NECTAR PLANTS: Plant at least 4 different types of nectar plants in your butterfly garden. Monarchs drink nectar from a variety of flowers, but they are specific so search on ‘Nectar Plants’ in this blog for a list or go to Nectar Plants for Western Monarchs | Vanderlip.com. Just a few examples include: lantana (a favorite!), coneflower, coreopsis, yarrow, zinnia, and lots of natives. You can also go to www.calscape.org to search by your zip code and see pictures of nectar plant options. Once you plant your monarch butterfly garden, you can go to www.monarchwatch.org/waystations, register your garden, and get both a certificate and a metal plaque for your garden! Lots of fun to do!
Monarch Butterfly Life Cycle
Western Monarchs have a primary breeding season of late March thru October, especially in California where the vast majority of monarchs breed. The life cycle is important to know so you can watch the process, know what to expect, and enjoy it.
Egg for 2-4 days: Females lay eggs ONLY on milkweed (asclepias) which is called their host plant. Every type of butterfly lays its eggs on their own host plant/s. Only monarch butterflies lay their eggs on milkweed, no other butterfly. And monarchs won’t lay their eggs on other butterfly’s host plants either. The female monarch lays her eggs, one at a time and by itself, on the underside of leaves. She will lay up to 500 eggs, one at time, in her 3 to 6 week life. An egg is white and about the size of the head of a pin.
NOTE: Multiple yellow dots on milkweed are aphids. They will not harm caterpillars but do suck the juice out of milkweed leaves. Best to WASH them off with the hose, do NOT use any pesticide, fungicide, herbicide, or chemicals – ever because they will kill your caterpillars.
Caterpillar/larva for 12-14 days: Yellow, white, and black banded caterpillars. They eat approx. 32 milkweed leaves over the 2 weeks they are a larva. They completely shed their skin five times over the two weeks. Each stage between sheds is called and instar, so monarch caterpillars have five instars. The caterpillar will most often crawl off the milkweed to go shed. It is vulnerable during a shed, so it leaves the milkweed to hide, shed, and return in about 2 days to eat some more. So, if you see a caterpillar off the milkweed just laying there, not moving, DO NOT TOUCH OR MOVE IT! To prepare to shed, it will have spun some silk to attach itself to wherever it is so it can crawl out of the skin. If you move it while attached, it can cause lethal damage to the caterpillar.

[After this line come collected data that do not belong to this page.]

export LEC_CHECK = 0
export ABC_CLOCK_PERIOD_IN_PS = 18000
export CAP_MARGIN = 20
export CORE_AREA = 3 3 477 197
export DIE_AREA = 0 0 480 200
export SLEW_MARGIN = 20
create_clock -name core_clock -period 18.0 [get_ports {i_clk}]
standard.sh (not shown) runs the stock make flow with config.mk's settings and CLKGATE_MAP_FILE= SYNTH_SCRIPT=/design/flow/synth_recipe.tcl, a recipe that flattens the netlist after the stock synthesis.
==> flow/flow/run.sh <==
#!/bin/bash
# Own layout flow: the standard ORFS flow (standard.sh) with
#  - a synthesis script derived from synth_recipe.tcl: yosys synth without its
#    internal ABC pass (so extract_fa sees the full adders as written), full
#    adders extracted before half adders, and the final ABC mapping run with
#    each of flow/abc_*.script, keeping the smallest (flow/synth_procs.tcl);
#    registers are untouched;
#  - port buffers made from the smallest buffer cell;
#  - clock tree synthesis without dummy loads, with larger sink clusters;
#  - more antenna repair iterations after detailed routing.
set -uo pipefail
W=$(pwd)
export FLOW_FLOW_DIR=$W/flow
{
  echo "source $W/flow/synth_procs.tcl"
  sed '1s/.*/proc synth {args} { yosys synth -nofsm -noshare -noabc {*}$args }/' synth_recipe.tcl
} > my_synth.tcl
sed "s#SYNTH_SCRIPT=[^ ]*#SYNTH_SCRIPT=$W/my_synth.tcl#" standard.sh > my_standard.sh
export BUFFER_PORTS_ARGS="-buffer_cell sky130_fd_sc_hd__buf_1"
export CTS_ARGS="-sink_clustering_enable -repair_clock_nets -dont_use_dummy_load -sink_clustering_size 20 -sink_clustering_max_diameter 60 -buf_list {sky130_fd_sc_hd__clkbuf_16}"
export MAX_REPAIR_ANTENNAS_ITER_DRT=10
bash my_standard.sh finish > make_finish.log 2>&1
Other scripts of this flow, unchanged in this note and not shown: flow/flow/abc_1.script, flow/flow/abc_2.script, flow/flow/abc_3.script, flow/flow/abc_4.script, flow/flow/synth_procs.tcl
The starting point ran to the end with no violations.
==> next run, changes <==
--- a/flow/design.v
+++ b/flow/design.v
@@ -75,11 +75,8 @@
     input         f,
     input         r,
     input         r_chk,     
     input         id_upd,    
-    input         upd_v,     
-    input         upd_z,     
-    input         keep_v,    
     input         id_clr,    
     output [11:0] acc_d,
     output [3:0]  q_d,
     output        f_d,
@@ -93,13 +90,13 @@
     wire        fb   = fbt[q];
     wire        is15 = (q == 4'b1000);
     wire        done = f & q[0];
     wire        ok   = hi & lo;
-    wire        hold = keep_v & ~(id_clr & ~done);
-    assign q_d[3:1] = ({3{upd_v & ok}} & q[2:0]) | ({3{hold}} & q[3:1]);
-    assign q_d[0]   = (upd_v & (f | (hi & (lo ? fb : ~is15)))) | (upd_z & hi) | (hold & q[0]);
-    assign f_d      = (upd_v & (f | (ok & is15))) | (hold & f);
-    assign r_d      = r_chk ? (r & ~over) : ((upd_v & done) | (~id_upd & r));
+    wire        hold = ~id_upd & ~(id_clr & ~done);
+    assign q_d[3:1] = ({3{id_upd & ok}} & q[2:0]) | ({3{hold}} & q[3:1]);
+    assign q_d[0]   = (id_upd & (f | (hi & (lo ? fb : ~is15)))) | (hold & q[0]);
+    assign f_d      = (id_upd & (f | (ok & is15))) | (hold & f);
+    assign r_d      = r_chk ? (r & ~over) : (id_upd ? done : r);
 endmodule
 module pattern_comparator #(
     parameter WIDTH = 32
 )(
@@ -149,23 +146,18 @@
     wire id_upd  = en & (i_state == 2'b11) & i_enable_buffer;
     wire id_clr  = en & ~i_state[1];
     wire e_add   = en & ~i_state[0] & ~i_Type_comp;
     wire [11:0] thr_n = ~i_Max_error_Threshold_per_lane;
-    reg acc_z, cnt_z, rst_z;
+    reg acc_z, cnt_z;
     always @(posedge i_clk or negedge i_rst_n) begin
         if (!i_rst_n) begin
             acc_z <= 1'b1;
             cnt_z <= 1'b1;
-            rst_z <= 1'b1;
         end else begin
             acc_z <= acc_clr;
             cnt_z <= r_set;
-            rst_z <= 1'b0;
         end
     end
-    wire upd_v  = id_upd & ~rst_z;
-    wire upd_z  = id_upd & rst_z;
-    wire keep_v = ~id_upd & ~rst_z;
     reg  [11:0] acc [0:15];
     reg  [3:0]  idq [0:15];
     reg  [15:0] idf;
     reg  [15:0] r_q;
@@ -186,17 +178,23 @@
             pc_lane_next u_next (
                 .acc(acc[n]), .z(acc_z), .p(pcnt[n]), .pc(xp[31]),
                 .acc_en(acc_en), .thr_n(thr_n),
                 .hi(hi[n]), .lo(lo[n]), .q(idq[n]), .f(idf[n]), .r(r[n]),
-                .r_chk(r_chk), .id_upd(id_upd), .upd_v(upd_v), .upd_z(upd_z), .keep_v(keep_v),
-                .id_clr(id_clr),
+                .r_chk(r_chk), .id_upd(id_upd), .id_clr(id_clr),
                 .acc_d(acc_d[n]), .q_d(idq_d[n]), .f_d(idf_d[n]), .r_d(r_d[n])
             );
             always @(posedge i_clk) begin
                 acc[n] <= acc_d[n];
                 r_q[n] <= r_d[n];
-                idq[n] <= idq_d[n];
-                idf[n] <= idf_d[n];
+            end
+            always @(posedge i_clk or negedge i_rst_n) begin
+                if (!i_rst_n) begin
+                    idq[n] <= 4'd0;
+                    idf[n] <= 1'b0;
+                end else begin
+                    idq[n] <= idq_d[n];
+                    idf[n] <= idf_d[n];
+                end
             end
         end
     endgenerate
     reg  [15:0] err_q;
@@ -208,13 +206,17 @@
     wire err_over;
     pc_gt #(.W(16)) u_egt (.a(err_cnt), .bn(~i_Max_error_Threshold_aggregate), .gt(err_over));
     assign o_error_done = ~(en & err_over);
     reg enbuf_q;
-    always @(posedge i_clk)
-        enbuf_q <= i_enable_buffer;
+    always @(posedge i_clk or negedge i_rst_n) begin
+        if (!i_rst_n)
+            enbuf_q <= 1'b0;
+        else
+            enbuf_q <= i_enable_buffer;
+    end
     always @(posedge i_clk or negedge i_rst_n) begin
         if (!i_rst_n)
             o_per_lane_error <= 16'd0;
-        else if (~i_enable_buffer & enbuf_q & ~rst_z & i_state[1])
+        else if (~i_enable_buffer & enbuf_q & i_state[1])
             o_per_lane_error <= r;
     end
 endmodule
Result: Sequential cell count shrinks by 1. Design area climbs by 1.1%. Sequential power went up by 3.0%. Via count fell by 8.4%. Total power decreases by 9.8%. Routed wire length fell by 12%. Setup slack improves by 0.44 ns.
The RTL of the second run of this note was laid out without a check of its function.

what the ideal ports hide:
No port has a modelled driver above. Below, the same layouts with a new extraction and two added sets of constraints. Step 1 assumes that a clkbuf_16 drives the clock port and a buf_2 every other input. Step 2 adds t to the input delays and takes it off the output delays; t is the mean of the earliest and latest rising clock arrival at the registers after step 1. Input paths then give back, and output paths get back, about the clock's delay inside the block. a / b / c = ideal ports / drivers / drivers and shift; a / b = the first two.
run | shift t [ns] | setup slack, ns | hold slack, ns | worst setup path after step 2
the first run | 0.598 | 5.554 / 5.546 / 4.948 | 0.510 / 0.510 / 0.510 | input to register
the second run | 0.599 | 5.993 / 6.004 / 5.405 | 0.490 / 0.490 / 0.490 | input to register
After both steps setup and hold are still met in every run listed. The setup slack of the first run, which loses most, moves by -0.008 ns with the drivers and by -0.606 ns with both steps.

Chrysalis for 14 days: Full grown caterpillar (2 ½ inches long) will crawl OFF THE MILKWEED to find a place to make its chrysalis. They can crawl a few feet to many feet away, up plants and walls. They like to make their chrysalis under things – leaves, ledges, etc – to protect themselves. Before shedding one last time and revealing the chrysalis inside (YES, inside!), the caterpillar will again attach itself to a spot and release its feet to hang in the form of a ‘J’. It will hang that way up to 48 hours before it finally sheds and reveals the chrysalis inside. The chrysalis is a beautiful emerald green with a gold rim. It will stay green until the day before it is ready to emerge as a butterfly. At that time, the chrysalis will look black with orange – it has actually thinned and you are seeing the new butterfly inside. It must thin in order for the butterfly to crack it open and slide out. NOTE: There is a predator fly (tachinid fly) that will lay its eggs in caterpillars and chrysalids, killing them. If you see a dead caterpillar hanging upside down with a white string hanging down from the head or see a chrysalis that has a brown or black spot on it and a white string hanging down, they are both dead and a fly has laid its eggs inside. The white string is for the maggots to crawl down. Take the caterpillar or the chrysalis, put in a baggy and squish it! Yuck, but it does kill the maggots. Point of Information: Moths spin cocoons; butterflies make a chrysalis.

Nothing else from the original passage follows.